Hot off the editor's desk: Tighten verbose language
I just finished editing a piece of feminist epistemology for one of our client journals. The thing is pretty well written—clean, reasonably tight, and free of any obvious betises. But. . . .
Every Author Needs an Editor
Like all authors, ours has a few quirks that need attention. Let’s look at one of them.
Verbose turns of phrase
In this article, Author shows a peculiar fondness for subordinate clauses introduced with “that.” She probably figures the more words one uses to say something, the more scholarly it sounds. Not so! It’s the content that counts, not the number of words. Subordinate clauses, especially those starting with “that is. . .” and “which is. . . ,” can often be converted into participial phrases. The technique is simple: just delete that is (or that are, which is, or which are). The effect is much tighter and more professional.
Example:
. . . services that are provided mainly by poor women from minority, working-class, or Third-World immigrant backgrounds.
Better:
. . . services provided mainly by poor women from minority, working-class, or Third-World immigrant backgrounds.

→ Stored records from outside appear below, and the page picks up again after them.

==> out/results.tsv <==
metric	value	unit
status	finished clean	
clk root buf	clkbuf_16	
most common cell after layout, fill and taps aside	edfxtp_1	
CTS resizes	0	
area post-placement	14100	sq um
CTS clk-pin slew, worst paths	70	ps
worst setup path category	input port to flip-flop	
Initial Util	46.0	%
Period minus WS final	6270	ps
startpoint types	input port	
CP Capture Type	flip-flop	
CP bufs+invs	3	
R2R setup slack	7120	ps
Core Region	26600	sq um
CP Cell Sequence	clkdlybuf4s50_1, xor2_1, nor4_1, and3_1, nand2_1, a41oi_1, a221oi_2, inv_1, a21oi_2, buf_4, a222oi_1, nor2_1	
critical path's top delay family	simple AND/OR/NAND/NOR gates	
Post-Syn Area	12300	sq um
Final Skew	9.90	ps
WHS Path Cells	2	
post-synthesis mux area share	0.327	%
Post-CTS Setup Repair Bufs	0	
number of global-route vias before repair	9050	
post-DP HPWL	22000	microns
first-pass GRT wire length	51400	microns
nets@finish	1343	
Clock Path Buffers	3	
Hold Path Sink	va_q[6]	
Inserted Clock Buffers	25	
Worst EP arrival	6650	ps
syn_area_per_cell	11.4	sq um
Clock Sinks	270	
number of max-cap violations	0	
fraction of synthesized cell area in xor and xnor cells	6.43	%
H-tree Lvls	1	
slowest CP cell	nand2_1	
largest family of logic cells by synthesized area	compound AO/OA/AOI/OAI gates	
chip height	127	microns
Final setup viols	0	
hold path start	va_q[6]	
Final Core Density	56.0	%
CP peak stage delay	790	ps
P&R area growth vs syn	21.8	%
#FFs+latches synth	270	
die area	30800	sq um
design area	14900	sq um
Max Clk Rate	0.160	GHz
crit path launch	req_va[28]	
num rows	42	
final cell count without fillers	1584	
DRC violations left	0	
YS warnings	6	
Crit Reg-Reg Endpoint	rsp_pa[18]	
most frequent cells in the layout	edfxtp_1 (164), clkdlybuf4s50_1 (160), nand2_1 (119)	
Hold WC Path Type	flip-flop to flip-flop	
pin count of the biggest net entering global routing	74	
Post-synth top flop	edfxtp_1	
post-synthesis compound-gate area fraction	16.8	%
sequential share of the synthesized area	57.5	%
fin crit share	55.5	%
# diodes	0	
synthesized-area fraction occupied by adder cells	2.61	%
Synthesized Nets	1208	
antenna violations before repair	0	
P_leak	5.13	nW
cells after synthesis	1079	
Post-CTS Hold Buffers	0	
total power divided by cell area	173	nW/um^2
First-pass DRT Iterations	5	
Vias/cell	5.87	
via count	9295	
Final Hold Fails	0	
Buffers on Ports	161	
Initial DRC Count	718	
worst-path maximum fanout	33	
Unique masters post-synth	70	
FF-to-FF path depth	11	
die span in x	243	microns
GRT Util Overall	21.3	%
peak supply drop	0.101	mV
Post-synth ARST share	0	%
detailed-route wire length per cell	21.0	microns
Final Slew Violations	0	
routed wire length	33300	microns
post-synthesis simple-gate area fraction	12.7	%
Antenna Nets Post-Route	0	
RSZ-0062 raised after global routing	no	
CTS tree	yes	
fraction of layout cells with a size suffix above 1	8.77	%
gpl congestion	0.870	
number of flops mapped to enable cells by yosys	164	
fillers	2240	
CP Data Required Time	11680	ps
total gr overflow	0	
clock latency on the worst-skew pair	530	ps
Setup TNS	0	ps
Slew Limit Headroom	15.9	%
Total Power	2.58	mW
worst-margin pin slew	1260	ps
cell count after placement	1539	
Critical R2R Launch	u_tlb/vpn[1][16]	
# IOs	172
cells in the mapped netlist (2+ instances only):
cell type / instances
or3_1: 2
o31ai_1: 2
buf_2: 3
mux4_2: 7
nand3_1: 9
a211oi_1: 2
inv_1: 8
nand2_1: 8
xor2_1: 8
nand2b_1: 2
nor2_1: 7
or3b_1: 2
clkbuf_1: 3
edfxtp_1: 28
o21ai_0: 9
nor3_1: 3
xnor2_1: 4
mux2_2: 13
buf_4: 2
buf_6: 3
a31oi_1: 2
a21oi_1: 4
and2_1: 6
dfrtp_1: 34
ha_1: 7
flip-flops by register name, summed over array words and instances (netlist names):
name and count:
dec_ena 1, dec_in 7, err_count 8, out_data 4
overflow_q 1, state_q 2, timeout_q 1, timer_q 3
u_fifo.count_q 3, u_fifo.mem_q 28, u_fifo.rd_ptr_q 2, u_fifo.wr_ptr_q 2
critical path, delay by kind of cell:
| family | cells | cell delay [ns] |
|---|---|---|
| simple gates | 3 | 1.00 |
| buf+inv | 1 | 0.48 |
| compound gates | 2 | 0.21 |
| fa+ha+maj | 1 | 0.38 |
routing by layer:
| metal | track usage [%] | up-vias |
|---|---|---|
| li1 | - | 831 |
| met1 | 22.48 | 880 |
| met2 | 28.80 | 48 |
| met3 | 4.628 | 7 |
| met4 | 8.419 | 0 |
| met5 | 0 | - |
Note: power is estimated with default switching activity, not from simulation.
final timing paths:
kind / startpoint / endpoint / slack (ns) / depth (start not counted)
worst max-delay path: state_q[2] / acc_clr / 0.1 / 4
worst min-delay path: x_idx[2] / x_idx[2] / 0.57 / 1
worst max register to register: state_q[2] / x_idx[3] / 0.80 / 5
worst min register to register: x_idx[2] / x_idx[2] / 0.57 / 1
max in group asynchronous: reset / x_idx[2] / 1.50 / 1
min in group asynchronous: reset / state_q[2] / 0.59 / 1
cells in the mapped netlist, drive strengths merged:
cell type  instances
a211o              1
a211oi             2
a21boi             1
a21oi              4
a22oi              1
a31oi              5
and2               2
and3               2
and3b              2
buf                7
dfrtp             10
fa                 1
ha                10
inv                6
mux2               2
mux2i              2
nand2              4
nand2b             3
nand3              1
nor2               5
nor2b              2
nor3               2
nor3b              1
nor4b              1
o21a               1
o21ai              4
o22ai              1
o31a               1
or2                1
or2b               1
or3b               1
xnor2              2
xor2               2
--- src/rtl/hazard_pkg.sv ---
// Shared types and defaults for the N-way hazard unit and its load scoreboard.
package hazard_pkg;

  typedef enum logic {
    ST_IDLE = 1'b0,
    ST_HOLD = 1'b1
  } hold_state_t;

  localparam int unsigned DEF_LANES     = 2;
  localparam int unsigned DEF_REGW      = 5;
  localparam int unsigned DEF_LOAD_LAT  = 2;
  localparam int unsigned DEF_FLUSH_CYC = 1;

  localparam int unsigned STALL_W = 32;

  // A count of n states needs clog2(n) bits, but never fewer than one.
  function automatic int unsigned cnt_width(input int unsigned n);
    return (n <= 1) ? 1 : $clog2(n);
  endfunction

  localparam int unsigned SB_W_DEF   = cnt_width(DEF_LOAD_LAT);
  localparam int unsigned HOLD_W_DEF = cnt_width(DEF_FLUSH_CYC);

endpackage
## src/rtl/pow_nonce_search.sv

```systemverilog
// Nonce search sequencer for a byte-wide proof-of-work hash core.
// For each nonce the block byte is XOR-ed with the nonce and sent to the core.
// The core is restarted, then enabled until it reports completion or the
// watchdog expires. The returned hash is then compared against the captured
// target. The search ends on the first hash strictly below the target, on a
// core timeout, or after nonce 8'hFF has been tried.
module pow_nonce_search #(
  parameter int unsigned TIMEOUT = 32
) (
  input  logic       clock,
  input  logic       reset,
  input  logic       start,
  input  logic       abort,
  input  logic [7:0] block_data,
  input  logic [7:0] target,
  output logic       core_rst,
  output logic       core_en,
  output logic [7:0] core_msg,
  input  logic [7:0] core_hash,
  input  logic       core_done,
  output logic       busy,
  output logic       done,
  output logic       found,
  output logic       timeout_err,
  output logic [7:0] nonce_out,
  output logic [7:0] hash_out
);

  typedef enum logic [1:0] {
    IDLE,
    LOAD,
    RUN,
    CHECK
  } state_t;

  // Last RUN cycle the watchdog tolerates before the attempt is abandoned.
  localparam logic [7:0] WDOG_LAST = 8'(TIMEOUT - 1);

  state_t     state;
  logic [7:0] block_data_q;
  logic [7:0] target_q;
  logic [7:0] nonce;
  logic [7:0] wdog;
  logic       load_q;

  // The message only changes when the nonce or captured block change, so it
  // is stable across the whole LOAD/RUN/CHECK attempt.
  assign core_msg = block_data_q ^ nonce;

  // NOTE: reset is ORed in combinationally so the core is held in restart for
  // the full duration of our own reset, not just from the first clock edge.
  assign core_rst = reset | load_q;

  // Search sequencer: one attempt is LOAD (core restart), RUN (core enabled,
  // watchdog counting), CHECK (hash versus target, advance or finish).
  always_ff @(posedge clock) begin
    if (reset) begin
      state        <= IDLE;
      block_data_q <= 8'h00;
      target_q     <= 8'h00;
      nonce        <= 8'h00;
      wdog         <= 8'h00;
      load_q       <= 1'b0;
      core_en      <= 1'b0;
      busy         <= 1'b0;
      done         <= 1'b0;
      found        <= 1'b0;
      timeout_err  <= 1'b0;
      nonce_out    <= 8'h00;
      hash_out     <= 8'h00;
    end else begin
      // NOTE: done and load_q are single-cycle pulses; defaulting them low
      // here means each branch only has to raise them, never clear them.
      done   <= 1'b0;
      load_q <= 1'b0;

      if (state != IDLE && abort) begin
        // Abort outranks core completion, timeout and the CHECK outcome.
        state   <= IDLE;
        busy    <= 1'b0;
        core_en <= 1'b0;
        found   <= 1'b0;
      end else begin
        unique case (state)
          IDLE: begin
            if (start) begin
              block_data_q <= block_data;
              target_q     <= target;
              nonce        <= 8'h00;
              found        <= 1'b0;
              timeout_err  <= 1'b0;
              nonce_out    <= 8'h00;
              hash_out     <= 8'h00;
              busy         <= 1'b1;
              load_q       <= 1'b1;
              state        <= LOAD;
            end
          end

          LOAD: begin
            // Any core_done still high from the previous attempt is ignored
            // here; the core is being restarted this cycle.
            wdog    <= 8'h00;
            core_en <= 1'b1;
            state   <= RUN;
          end

          RUN: begin
            if (core_done) begin
              hash_out  <= core_hash;
              nonce_out <= nonce;
              core_en   <= 1'b0;
              state     <= CHECK;
            end else if (wdog == WDOG_LAST) begin
              timeout_err <= 1'b1;
              nonce_out   <= nonce;
              done        <= 1'b1;
              core_en     <= 1'b0;
              busy        <= 1'b0;
              state       <= IDLE;
            end else begin
              wdog <= wdog + 8'd1;
            end
          end

          CHECK: begin
            if (hash_out < target_q) begin
              found <= 1'b1;
              done  <= 1'b1;
              busy  <= 1'b0;
              state <= IDLE;
            end else if (nonce == 8'hFF) begin
              // Nonce space exhausted; the search does not wrap.
              done  <= 1'b1;
              busy  <= 1'b0;
              state <= IDLE;
            end else begin
              nonce  <= nonce + 8'd1;
              load_q <= 1'b1;
              state  <= LOAD;
            end
          end

          default: begin
            state <= IDLE;
          end
        endcase
      end
    end
  end

endmodule

```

Remember the editor’s scripture:
Vigorous writing is concise. A sentence should contain no unnecessary words, a paragraph no unnecessary sentences, for the same reason that a drawing should have no unnecessary lines and a machine no unnecessary parts. This requires not that a writer make all his sentences short, or that he avoid all detail and treat his subjects only in outline, but that every word tell.
William Strunk and E. B. White
Elements of Style
Principle 17
—V.H.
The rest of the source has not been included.